**Problem**
Quote the records below word for word, please, from the very first line through the one that contains "MARGIN=$(cat flow/margin.txt)", and nothing beyond it.

[Collected data entries]
*** Begin section ***

What follows belongs to an exercise in optimizing a design on an open flow for a short achievable clock period and few clock cycles; a production flow would make more cautious choices.
At most, simulation tests tie the RTL to the original design; equivalence was not proved.
Power and IR drop assume default switching activity.

==> run P: inputs <==
// dcpu16_core
module dcpu16_core (
    input  wire         clk,
    input  wire         rst,         
    input  wire         start,       
    output wire         busy,        
    output reg          mem_req,
    output reg          mem_we,
    output reg  [15:0]  mem_addr,
    output reg  [15:0]  mem_wdata,
    input  wire         mem_ready,
    input  wire [15:0]  mem_rdata,
    output wire [127:0] regs,        
    output wire [15:0]  pc,
    output wire [15:0]  sp,
    output wire         o
);
export LEC_CHECK = 0
export CAP_MARGIN = 20
export CORE_MARGIN = 2
export CORE_UTILIZATION = 40
export PLACE_DENSITY = 0.6
export SLEW_MARGIN = 20
create_clock -name core_clock -period 33.0 [get_ports {clk}]
standard.sh (not shown) runs the stock make flow with config.mk's settings and CLKGATE_MAP_FILE= SYNTH_SCRIPT=/design/flow/synth_recipe.tcl, a recipe that flattens the netlist after the stock synthesis.
==> flow/flow/run.sh <==
#!/bin/bash
set -euo pipefail
MARGIN=$(cat flow/margin.txt)
bash standard.sh SETUP_SLACK_MARGIN=$MARGIN finish > standard_flow.log 2>&1
==> flow/flow/margin.txt <==
23
==> run Z: changes against run P <==
--- a/flow/design.v
+++ b/flow/design.v
@@ -16,20 +16,21 @@
 );
     localparam integer DIVK  = 3;
     reg s_idle, s_f, s_ax, s_am, s_bx, s_bm, s_k, s_w;
     reg [15:0] gpr [0:7];
     reg [15:0] pc_r;
+    reg [15:0] pc1_r, pc2_r;     
+    reg [15:0] npc;              
     reg [15:0] sp_r;
     reg        o_r;
     reg [15:0] addr_r;       
     reg [15:0] av, bv;       
     reg [15:0] mav, mbv;     
     reg [15:0] na, nb;       
-    reg [15:0] r_and, r_xor;         
-    reg [15:0] r_lg;                 
-    reg [15:0] r_ag, r_ap;           
-    reg        r_sub;                
+    reg [15:0] r_and, r_or, r_xor;   
+    reg [15:0] r_andn;               
+    reg [15:0] r1_p, r1_g;           
     reg [18:0] r_shl2;               
     reg [15:0] r_shr2;               
     reg        r_big;                
     reg        r_anz;                
     reg [15:0] a_loc;        
@@ -98,13 +99,14 @@
                 pp = p2;
             end
             ks_carry = {gg, cin};
         end
     endfunction
-    wire [16:0] ar_c    = ks_carry(r_ag, r_ap, r_sub);
-    wire [15:0] ar_sum  = r_ap ^ ar_c[15:0];
-    wire        ar_co   = ar_c[16];
+    wire [16:0] add_c   = ks_carry(r_and, r_xor, 1'b0);
+    wire [16:0] sub_c   = ks_carry(r_andn, ~r_xor, 1'b1);
+    wire [16:0] add_raw = {add_c[16], r_xor ^ add_c[15:0]};
+    wire [16:0] sub_raw = {~sub_c[16], ~r_xor ^ sub_c[15:0]};
     wire        big_sh  = r_big;
     wire [31:0] shl_raw = {13'd0, r_shl2} << {bv[3:2], 2'b00};
     wire [15:0] shr_raw = r_shr2 >> {bv[3:2], 2'b00};
     wire [16:0] madd_raw = {1'b0, mav} + {1'b0, mbv};
     wire [16:0] msub_raw = {1'b0, mav} - {1'b0, mbv};
@@ -112,25 +114,27 @@
     wire [31:0] mshl_raw = {16'd0, mav} << mbv[3:0];
     wire [15:0] mshr_raw = mav >> mbv[3:0];
     wire [31:0] mul_raw  = mav * mbv;
     wire        mshl_o   = mbig_sh ? (mav != 16'd0) : (mshl_raw[31:16] != 16'd0);
     wire        shl_o   = big_sh ? r_anz : (shl_raw[31:16] != 16'd0);
-    wire [15:0] reg_result =
-          ({16{f_res}} & res_r)
-        | ({16{f_div & ~bvz}} & dq)
-        | ({16{f_mod & ~bvz}} & drem);
-    wire [15:0] logic_result = r_lg | reg_result;
+    wire [15:0] reg_result = {16{slow}} & res_r;
+    wire [15:0] logic_result =
+          ({16{f_and}} & r_and)
+        | ({16{f_bor}} & r_or)
+        | ({16{f_xor}} & r_xor)
+        | reg_result;
     wire [15:0] ex_result =
-          ({16{f_add | f_sub}} & ar_sum)
+          ({16{f_set}} & bv)
+        | ({16{f_add}} & add_raw[15:0])
+        | ({16{f_sub}} & sub_raw[15:0])
         | ({16{f_shl & ~big_sh}} & shl_raw[15:0])
         | ({16{f_shr & ~big_sh}} & shr_raw)
         | logic_result;
-    wire ex_o = (f_add & ar_co)
-              | (f_sub & ~ar_co)
+    wire ex_o = (f_add & add_raw[16])
+              | (f_sub & sub_raw[16])
               | (f_shl & shl_o)
-              | (f_res & ores_r)
-              | (f_div & bvz);
+              | (slow & ores_r);
     wire [15:0] k_result =
           ({16{q_set}} & mbv)
         | ({16{q_add}} & madd_raw[15:0])
         | ({16{q_sub}} & msub_raw[15:0])
         | ({16{q_mul}} & mul_raw[15:0])
@@ -144,16 +148,19 @@
              | (q_mul & (mul_raw[31:16] != 16'd0))
              | (q_shl & mshl_o);
     wire a_ne_b  = (r_xor != 16'd0);
     wire ex_skip = (f_ife & a_ne_b)
                  | (f_ifn & ~a_ne_b)
-                 | (f_ifg & ~(ar_co & a_ne_b))
+                 | (f_ifg & ~(sub_c[16] & a_ne_b))
                  | (f_ifb & (r_and == 16'd0));
+    wire [16:0] sp1_cc = ks_carry(r1_g, r1_p, 1'b0);
+    wire [15:0] sub_p1 = r1_p ^ sp1_cc[15:0];
+    wire [15:0] set_p1 = bv + 16'd1;
     wire [15:0] log_p1 = logic_result + 16'd1;
-    wire [15:0] res_p1 = log_p1;
-    wire [15:0] pc_inc1 = pc_r + 16'd1;
-    wire [15:0] pc_inc2 = pc_r + 16'd2;
+    wire [15:0] res_p1 = f_set ? set_p1 : f_sub ? sub_p1 : log_p1;
+    wire [15:0] pc_inc1 = pc1_r;
+    wire [15:0] pc_inc2 = pc2_r;
     wire [15:0] new_pc = !exe    ? pc_r :
                          wr_pc   ? res_p1 :
                          ex_skip ? pc_inc2 : pc_inc1;
     wire        new_o  = !exe   ? o_r :
                          wr_o   ? (reg_result != 16'd0) :
@@ -215,12 +222,12 @@
         begin
             nb = nval(c);
             if (slow_i) mbv <= nval(c);
             if (c_ext(c)) begin
                 s_bx   <= 1'b1;
-                addr_r <= pc_r + 16'd1;
-                pc_r   <= pc_r + 16'd1;
+                addr_r <= pc1_r;
+                npc     = pc1_r;
             end else if (c_mem(c)) begin
                 s_bm   <= 1'b1;
                 addr_r <= maddr(c);
                 if (c == 6'd24) sp_r <= sp_r + 16'd1;
                 if (c == 6'd26) sp_r <= sp_r - 16'd1;
@@ -234,27 +241,22 @@
     wire [5:0]  wa = w[9:4];
     wire [5:0]  wb = w[15:10];
     wire        w_res  = has_res(wo);
     wire        w_slow = (wo == 4'd4) || (wo == 4'd5) || (wo == 4'd6) ||
                          (w_res && wa == 6'd29) ||
-                         (wa == 6'd28 && (wo == 4'd2 || wo == 4'd3 || wo == 4'd7 || wo == 4'd8));
-    wire ld_f   = s_f & mem_ready;
-    wire n_set  = ld_f ? (wo == 4'd1)  : f_set;
-    wire n_and  = ld_f ? (wo == 4'd9)  : f_and;
-    wire n_bor  = ld_f ? (wo == 4'd10) : f_bor;
-    wire n_xor  = ld_f ? (wo == 4'd11) : f_xor;
-    wire n_subm = ld_f ? (wo == 4'd3 || wo == 4'd14) : (f_sub | f_ifg);
+                         (wa == 6'd28 && (wo == 4'd2 || wo == 4'd7 || wo == 4'd8));
     integer i;
     always @(posedge clk) begin
-        na = av;
-        nb = bv;
+        na  = av;
+        nb  = bv;
+        npc = pc_r;
         if (rst) begin
             s_idle <= 1'b1;
             s_f  <= 1'b0; s_ax <= 1'b0; s_am <= 1'b0; s_bx <= 1'b0;
             s_bm <= 1'b0; s_k  <= 1'b0; s_w  <= 1'b0;
             for (i = 0; i < 8; i = i + 1) gpr[i] <= 16'd0;
-            pc_r   <= 16'd0;
+            npc     = 16'd0;
             sp_r   <= 16'd0;
             o_r    <= 1'b0;
             addr_r <= 16'd0;
             exe    <= 1'b0;
             wr_reg <= 8'd0;
@@ -269,11 +271,11 @@
             if (s_idle) begin
                 if (exe) begin
                     for (i = 0; i < 8; i = i + 1)
                         if (wr_reg[i]) gpr[i] <= ex_result;
                     if (wr_sp) sp_r <= ex_result;
-                    pc_r <= new_pc;
+                    npc   = new_pc;
                     o_r  <= new_o;
                     wr_reg <= 8'd0;
                     wr_sp  <= 1'b0;
                     wr_pc  <= 1'b0;
                     wr_o   <= 1'b0;
@@ -311,12 +313,12 @@
                 wr_mem <= w_res && c_mem(wa);
                 na = nval(wa);
                 if (w_slow) mav <= nval(wa);
                 if (c_ext(wa)) begin
                     s_ax   <= 1'b1;
-                    addr_r <= pc_r + 16'd1;
-                    pc_r   <= pc_r + 16'd1;
+                    addr_r <= pc1_r;
+                    npc     = pc1_r;
                 end else if (c_mem(wa)) begin
                     s_am   <= 1'b1;
                     addr_r <= maddr(wa);
                     if (wa == 6'd24) sp_r <= sp_r + 16'd1;
                     if (wa == 6'd26) sp_r <= sp_r - 16'd1;
@@ -366,13 +368,15 @@
                 post(slow, wr_mem, a_loc);
             end
             if (s_k) begin
                 kcnt <= kcnt + 4'd1;
                 bvz  <= (mbv == 16'd0);
-                if (f_res) begin
+                if (kcnt == 4'd0) begin
                     res_r  <= k_result;
-                    ores_r <= k_o;
+                    ores_r <= f_div ? (mbv == 16'd0) : k_o;
+                end else if (kcnt == DIVK - 1) begin
+                    res_r  <= (f_div ? d4[15:0] : d4[31:16]) & {16{~bvz}};
                 end
                 if (kcnt == 4'd0) begin
                     drem <= d0[31:16];
                     dq   <= d0[15:0];
                     dbv  <= mbv;
@@ -397,17 +401,21 @@
                 go_idle;
             end
         end
         av     <= na;
         bv     <= nb;
+        pc_r   <= npc;
+        pc1_r  <= npc + 16'd1;
+        pc2_r  <= npc + 16'd2;
         r_and  <= na & nb;
+        r_or   <= na | nb;
         r_xor  <= na ^ nb;
-        r_lg   <= ({16{n_set}} & nb) | ({16{n_and}} & (na & nb)) |
-                  ({16{n_bor}} & (na | nb)) | ({16{n_xor}} & (na ^ nb));
-        r_sub  <= n_subm;
-        r_ag   <= n_subm ? (na & ~nb) : (na & nb);
-        r_ap   <= n_subm ? ~(na ^ nb) : (na ^ nb);
+        r_andn <= na & ~nb;
+        r1_p   <= (na ^ ~nb ^ 16'h0002) ^
+                  {((na[14:0] & ~nb[14:0]) | ((na[14:0] ^ ~nb[14:0]) & 15'h0002)), 1'b0};
+        r1_g   <= (na ^ ~nb ^ 16'h0002) &
+                  {((na[14:0] & ~nb[14:0]) | ((na[14:0] ^ ~nb[14:0]) & 15'h0002)), 1'b0};
         r_shl2 <= {3'd0, na} << nb[1:0];
         r_shr2 <= na >> nb[1:0];
         r_big  <= (nb[15:4] != 12'd0);
         r_anz  <= (na != 16'd0);
     end
==> run summary <==
* Status: finished clean
* Multi-input gate area at 0.04579 mm^2
* Combinational power at 2.91 mW
* Worst setup path end: regs[42]
* Sequential power share at 18.9%
(the above is from run P)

*** End section ***

**Response to the task**
What follows belongs to an exercise in optimizing a design on an open flow for a short achievable clock period and few clock cycles; a production flow would make more cautious choices.
At most, simulation tests tie the RTL to the original design; equivalence was not proved.
Power and IR drop assume default switching activity.

==> run P: inputs <==
// dcpu16_core
module dcpu16_core (
    input  wire         clk,
    input  wire         rst,         
    input  wire         start,       
    output wire         busy,        
    output reg          mem_req,
    output reg          mem_we,
    output reg  [15:0]  mem_addr,
    output reg  [15:0]  mem_wdata,
    input  wire         mem_ready,
    input  wire [15:0]  mem_rdata,
    output wire [127:0] regs,        
    output wire [15:0]  pc,
    output wire [15:0]  sp,
    output wire         o
);
export LEC_CHECK = 0
export CAP_MARGIN = 20
export CORE_MARGIN = 2
export CORE_UTILIZATION = 40
export PLACE_DENSITY = 0.6
export SLEW_MARGIN = 20
create_clock -name core_clock -period 33.0 [get_ports {clk}]
standard.sh (not shown) runs the stock make flow with config.mk's settings and CLKGATE_MAP_FILE= SYNTH_SCRIPT=/design/flow/synth_recipe.tcl, a recipe that flattens the netlist after the stock synthesis.
==> flow/flow/run.sh <==
#!/bin/bash
set -euo pipefail
MARGIN=$(cat flow/margin.txt)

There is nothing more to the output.